The blackness of a sandstorm is unlike any darkness I have experienced before. It is thick, and it is heavy. There was a car just ahead of us (maybe 10 feet), but its tail lights were absolutely gone. We slowed down to a crawl, and eventually made it to our camp. SGT Evans parked us as close to the cans as possible, with my permission to leave the bus in this not-quite-legal spot overnight. We all got up and poised ourselves for the three doors, and Evans signaled to us: “Ready? Go!” The three doors were opened up simultaneously, and we jumped out of the bus like it was about to explode, and ran towards our canisters. I could taste the dust in my mouth, and felt the grit in my eyes and my nostrils. I held my breath, kept my eyes closed to a tiny slit, fiddled with my keys and eventually opened my door just enough to slide in through the crack.
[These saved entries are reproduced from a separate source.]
<file path="src/hdl/swm_pkg.sv">
// Shared types and constants for the sliding window maximum block.
// Used by swm_ctrl, swm_dp and sliding_window_maximum.
package swm_pkg;

  localparam int MAX_WINDOW = 64;
  localparam int SAMPLE_W   = 32;
  localparam int CFG_W      = 7;
  localparam int PTR_W      = $clog2(MAX_WINDOW);
  localparam int CNT_W      = PTR_W + 1;
  localparam int POS_W      = PTR_W + 1;
  localparam int ENTRY_W    = POS_W + SAMPLE_W;

  typedef enum logic [2:0] {
    ST_IDLE,
    ST_EXP_RD,
    ST_EXP_CHK,
    ST_BCK_RD,
    ST_BCK_CHK,
    ST_APPEND,
    ST_FRONT_RD,
    ST_OUT
  } state_t;

  typedef struct packed {
    logic load;
    logic rd_front;
    logic rd_back;
    logic drop_head;
    logic drop_tail;
    logic append;
    logic out_load;
  } dp_cmd_t;

  typedef struct packed {
    logic             count_zero;
    logic             expired;
    logic             smaller;
    logic             window_full;
    logic [CNT_W-1:0] count;
  } dp_status_t;

endpackage

</file>
<file path="src/hdl/swm_ram.sv">
// Generic simple dual-port RAM with registered read.
// No dependencies.
module swm_ram #(
  parameter int WIDTH = 8,
  parameter int DEPTH = 16
) (
  input  logic                     clk,
  input  logic                     wr_en,
  input  logic [$clog2(DEPTH)-1:0] wr_addr,
  input  logic [WIDTH-1:0]         wr_data,
  input  logic                     rd_en,
  input  logic [$clog2(DEPTH)-1:0] rd_addr,
  output logic [WIDTH-1:0]         rd_data
);

  logic [WIDTH-1:0] mem [DEPTH];
  logic [WIDTH-1:0] rd_data_r;

  always_ff @(posedge clk) begin
    if (wr_en) begin
      mem[wr_addr] <= wr_data;
    end
    if (rd_en) begin
      rd_data_r <= mem[rd_addr];
    end
  end

  assign rd_data = rd_data_r;

endmodule

</file>
<file path="src/hdl/swm_ctrl.sv">
// Controller state machine: sequences expiry, back drops, append and result.
// Depends on swm_pkg.
module swm_ctrl
  import swm_pkg::*;
(
  input  logic       clk,
  input  logic       rst_n,
  input  logic       in_valid,
  output logic       in_stall,
  output logic       out_valid,
  input  logic       out_stall,
  input  dp_status_t status,
  output dp_cmd_t    cmd
);

  state_t state_r, state_nxt;
  logic   out_valid_r, out_valid_nxt;
  logic   out_free;

  assign out_free = !out_valid_r || !out_stall;

  always_comb begin
    state_nxt = state_r;
    case (state_r)
      ST_IDLE:     if (in_valid) state_nxt = ST_EXP_RD;
      ST_EXP_RD:   state_nxt = status.count_zero ? ST_BCK_RD : ST_EXP_CHK;
      ST_EXP_CHK:  state_nxt = status.expired ? ST_EXP_RD : ST_BCK_RD;
      ST_BCK_RD:   state_nxt = status.count_zero ? ST_APPEND : ST_BCK_CHK;
      ST_BCK_CHK:  state_nxt = status.smaller ? ST_BCK_RD : ST_APPEND;
      ST_APPEND:   state_nxt = status.window_full ? ST_FRONT_RD : ST_IDLE;
      ST_FRONT_RD: state_nxt = ST_OUT;
      ST_OUT:      if (out_free) state_nxt = ST_IDLE;
      default:     state_nxt = ST_IDLE;
    endcase
  end

  always_comb begin
    cmd = '0;
    case (state_r)
      ST_IDLE:     cmd.load = in_valid;
      ST_EXP_RD:   cmd.rd_front = !status.count_zero;
      ST_EXP_CHK:  cmd.drop_head = status.expired;
      ST_BCK_RD:   cmd.rd_back = !status.count_zero;
      ST_BCK_CHK:  cmd.drop_tail = status.smaller;
      ST_APPEND:   cmd.append = 1'b1;
      ST_FRONT_RD: cmd.rd_front = 1'b1;
      ST_OUT:      cmd.out_load = out_free;
      default:     cmd = '0;
    endcase
  end

  always_comb begin
    out_valid_nxt = out_valid_r;
    if (cmd.out_load) begin
      out_valid_nxt = 1'b1;
    end else if (!out_stall) begin
      out_valid_nxt = 1'b0;
    end
  end

  always_ff @(posedge clk) begin
    if (!rst_n) begin
      state_r     <= ST_IDLE;
      out_valid_r <= 1'b0;
    end else begin
      state_r     <= state_nxt;
      out_valid_r <= out_valid_nxt;
    end
  end

  assign in_stall  = (state_r != ST_IDLE);
  assign out_valid = out_valid_r;

endmodule

</file>
<file path="src/hdl/swm_dp.sv">
// Datapath: circular candidate queue in RAM, counters, window register, result.
// Depends on swm_pkg and swm_ram.
module swm_dp
  import swm_pkg::*;
(
  input  logic                clk,
  input  logic                rst_n,
  input  logic                cfg_wr_en,
  input  logic [CFG_W-1:0]    cfg_wr_data,
  input  logic [SAMPLE_W-1:0] in_sample,
  input  logic                in_start_req,
  input  dp_cmd_t             cmd,
  output dp_status_t          status,
  output logic [SAMPLE_W-1:0] window_max
);

  logic [CFG_W-1:0]    window_size_r;
  logic [SAMPLE_W-1:0] sample_r;
  logic [PTR_W-1:0]    head_r, head_nxt;
  logic [CNT_W-1:0]    count_r, count_nxt;
  logic [POS_W-1:0]    pos_r, pos_nxt;
  logic [CNT_W-1:0]    seen_r, seen_nxt;
  logic [SAMPLE_W-1:0] max_r;

  logic [CNT_W-1:0]    k_eff;
  logic [CNT_W-1:0]    seen_upd;
  logic [POS_W-1:0]    age;
  logic                full;
  logic                rd_en;
  logic [PTR_W-1:0]    rd_addr;
  logic [PTR_W-1:0]    wr_addr;
  logic [ENTRY_W-1:0]  rd_data;
  logic [SAMPLE_W-1:0] rd_value;
  logic [POS_W-1:0]    rd_pos;

  swm_ram #(
    .WIDTH (ENTRY_W),
    .DEPTH (MAX_WINDOW)
  ) u_queue (
    .clk     (clk),
    .wr_en   (cmd.append),
    .wr_addr (wr_addr),
    .wr_data ({pos_r, sample_r}),
    .rd_en   (rd_en),
    .rd_addr (rd_addr),
    .rd_data (rd_data)
  );

  always_comb begin
    if (window_size_r == '0) begin
      k_eff = CNT_W'(1);
    end else if (window_size_r > CFG_W'(MAX_WINDOW)) begin
      k_eff = CNT_W'(MAX_WINDOW);
    end else begin
      k_eff = CNT_W'(window_size_r);
    end
  end

  assign rd_value = rd_data[SAMPLE_W-1:0];
  assign rd_pos   = rd_data[ENTRY_W-1:SAMPLE_W];
  assign age      = pos_r - rd_pos;
  assign full     = (count_r == CNT_W'(MAX_WINDOW));
  assign rd_en    = cmd.rd_front || cmd.rd_back;
  assign rd_addr  = cmd.rd_back ? (head_r + count_r[PTR_W-1:0] - PTR_W'(1)) : head_r;
  assign wr_addr  = head_r + count_r[PTR_W-1:0];
  assign seen_upd = (seen_r < k_eff) ? (seen_r + CNT_W'(1)) : k_eff;

  assign status.count_zero  = (count_r == '0);
  assign status.expired     = (CNT_W'(age) >= k_eff);
  assign status.smaller     = ($signed(rd_value) < $signed(sample_r));
  assign status.window_full = (seen_upd >= k_eff);
  assign status.count       = count_r;

  always_comb begin
    head_nxt  = head_r;
    count_nxt = count_r;
    pos_nxt   = pos_r;
    seen_nxt  = seen_r;
    if (cmd.load && in_start_req) begin
      count_nxt = '0;
      pos_nxt   = '0;
      seen_nxt  = '0;
    end
    if (cmd.drop_head) begin
      head_nxt  = head_r + PTR_W'(1);
      count_nxt = count_r - CNT_W'(1);
    end
    if (cmd.drop_tail) begin
      count_nxt = count_r - CNT_W'(1);
    end
    if (cmd.append) begin
      // drop the oldest entry when the queue is full
      if (full) begin
        head_nxt = head_r + PTR_W'(1);
      end else begin
        count_nxt = count_r + CNT_W'(1);
      end
      pos_nxt  = pos_r + POS_W'(1);
      seen_nxt = seen_upd;
    end
  end

  always_ff @(posedge clk) begin
    if (!rst_n) begin
      window_size_r <= CFG_W'(1);
      head_r        <= '0;
      count_r       <= '0;
      pos_r         <= '0;
      seen_r        <= '0;
    end else begin
      if (cfg_wr_en) begin
        window_size_r <= cfg_wr_data;
      end
      head_r  <= head_nxt;
      count_r <= count_nxt;
      pos_r   <= pos_nxt;
      seen_r  <= seen_nxt;
    end
  end

  always_ff @(posedge clk) begin
    if (cmd.load) begin
      sample_r <= in_sample;
    end
    if (cmd.out_load) begin
      max_r <= rd_value;
    end
  end

  assign window_max = max_r;

endmodule

</file>
<file path="src/hdl/sliding_window_maximum.sv">
// Top level of the sliding window maximum block: controller plus datapath.
// Depends on swm_pkg, swm_ctrl, swm_dp and swm_ram.
//
//   Channel  Handshake            Payload
//   in       in_valid/in_stall    in_sample, in_start_req
//   out      out_valid/out_stall  out_window_max
//   cfg      cfg_wr_en            cfg_wr_data (window_size)
//
// One sample at a time: the sample is accepted, then the expiry scan at the
// front and the scan for smaller values at the back each read and then check
// one entry per step until a check stops them or the queue is empty, then the
// sample is appended; a result adds a front read and an output load, plus any
// wait on out_stall. All queue reads use the single registered read port of the RAM.
// Synchronous active-low reset clears the queue, counters and window size (1).
// A finished result waits in the output register; the next sample is taken
// meanwhile, and its result is held back until out_stall drops.
module sliding_window_maximum
  import swm_pkg::*;
(
  input  logic                clk,
  input  logic                rst_n,
  input  logic                cfg_wr_en,
  input  logic [CFG_W-1:0]    cfg_wr_data,
  input  logic                in_valid,
  output logic                in_stall,
  input  logic [SAMPLE_W-1:0] in_sample,
  input  logic                in_start_req,
  output logic                out_valid,
  input  logic                out_stall,
  output logic [SAMPLE_W-1:0] out_window_max
);

  dp_cmd_t    cmd;
  dp_status_t status;

  swm_ctrl u_ctrl (
    .clk       (clk),
    .rst_n     (rst_n),
    .in_valid  (in_valid),
    .in_stall  (in_stall),
    .out_valid (out_valid),
    .out_stall (out_stall),
    .status    (status),
    .cmd       (cmd)
  );

  swm_dp u_dp (
    .clk          (clk),
    .rst_n        (rst_n),
    .cfg_wr_en    (cfg_wr_en),
    .cfg_wr_data  (cfg_wr_data),
    .in_sample    (in_sample),
    .in_start_req (in_start_req),
    .cmd          (cmd),
    .status       (status),
    .window_max   (out_window_max)
  );

  a_count_bound: assert property (@(posedge clk) disable iff (!rst_n)
    status.count <= CNT_W'(MAX_WINDOW))
    else $error("queue count above capacity");

  a_one_at_a_time: assert property (@(posedge clk) disable iff (!rst_n)
    in_valid && !in_stall |=> in_stall)
    else $error("second sample taken while one is in progress");

  a_no_overwrite: assert property (@(posedge clk) disable iff (!rst_n)
    cmd.out_load |-> (!out_valid || !out_stall))
    else $error("pending result overwritten");

  a_no_pop_empty: assert property (@(posedge clk) disable iff (!rst_n)
    (cmd.drop_head || cmd.drop_tail) |-> !status.count_zero)
    else $error("pop from empty queue");

endmodule
</file>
Once inside, I assessed the damage which was only minor. My glasses were covered in fine sand, and my clothes had turned a dull grey on the front and the right side. I had expected that the air in my can would be cool and relatively clean, but was sad to notice a layer of dust on the shelf that is directly in front of my air-conditioner unit. The filter was not keeping much of this particulate matter out, and I could see it blowing into the trailer. My whole room smelled of silt and dust, and I decided that I needed to remedy this as soon as possible. Within a few minutes, my A/C had been rigged with a wet, brown Army towel in front of it, so that any dust that was blown out would hit the front of the towel and drop from there, rather than blowing all over my living space, like so:

Not too fancy, but it did the job. About 30 minutes after the sandstorm started, it began to rain. Hard. A good thing, I thought, as it would bat down the dust a bit. I also noted that the gritty sound of sand hitting the side of my trailer had ceased.
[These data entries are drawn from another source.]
**config.mk**
```make
export PLATFORM = sky130hd
export DESIGN_NAME = calendar_date_counter_unit
export DESIGN_NICKNAME = d
export VERILOG_FILES = /design/src/rtl/cdc_pkg.sv /design/src/rtl/calendar_date_counter_unit.sv /design/src/rtl/cdc_ctrl.sv /design/src/rtl/cdc_dpath.sv
export SDC_FILE = /design/constraint.sdc
export NUM_CORES = 1
export LEC_CHECK = 0
export ABC_CLOCK_PERIOD_IN_PS = 6900
export BUFFER_PORTS_ARGS = -buffer_cell sky130_fd_sc_hd__clkbuf_2
export CAP_MARGIN = 20
export CORE_UTILIZATION = 55
export CTS_BUF_LIST = sky130_fd_sc_hd__clkbuf_8
export DETAILED_ROUTE_END_ITERATION = 16
export GPL_ROUTABILITY_DRIVEN = 0
export PLACE_DENSITY = 0.78
export SLEW_MARGIN = 20
export SYNTH_ARGS = -nofsm -noshare
export SYNTH_HDL_FRONTEND = slang
export SYNTH_HIERARCHICAL = 1
export SYNTH_SLANG_ARGS = --single-unit
```
**constraint.sdc**
```tcl
create_clock -name clk -period 6.9 [get_ports clk]
set_input_delay 1.38 -clock clk [delete_from_list [all_inputs] [get_ports clk]]
set_output_delay 1.38 -clock clk [all_outputs]
set_load 0.02 [all_outputs]
```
Then, I had an idea. I grabbed my Army-issue wet weather gear, along with my Dopp kit and soap. I then hid a towel under my coat, opened the door, and ran towards the showers. The landscape outside had changed: there was a thick layer of dust and/or mud wherever I stepped, and everything was greyish-brown, including the air visible beneath the outside lights.
But no matter: for the first time in a month, I had the entire bathroom to myself.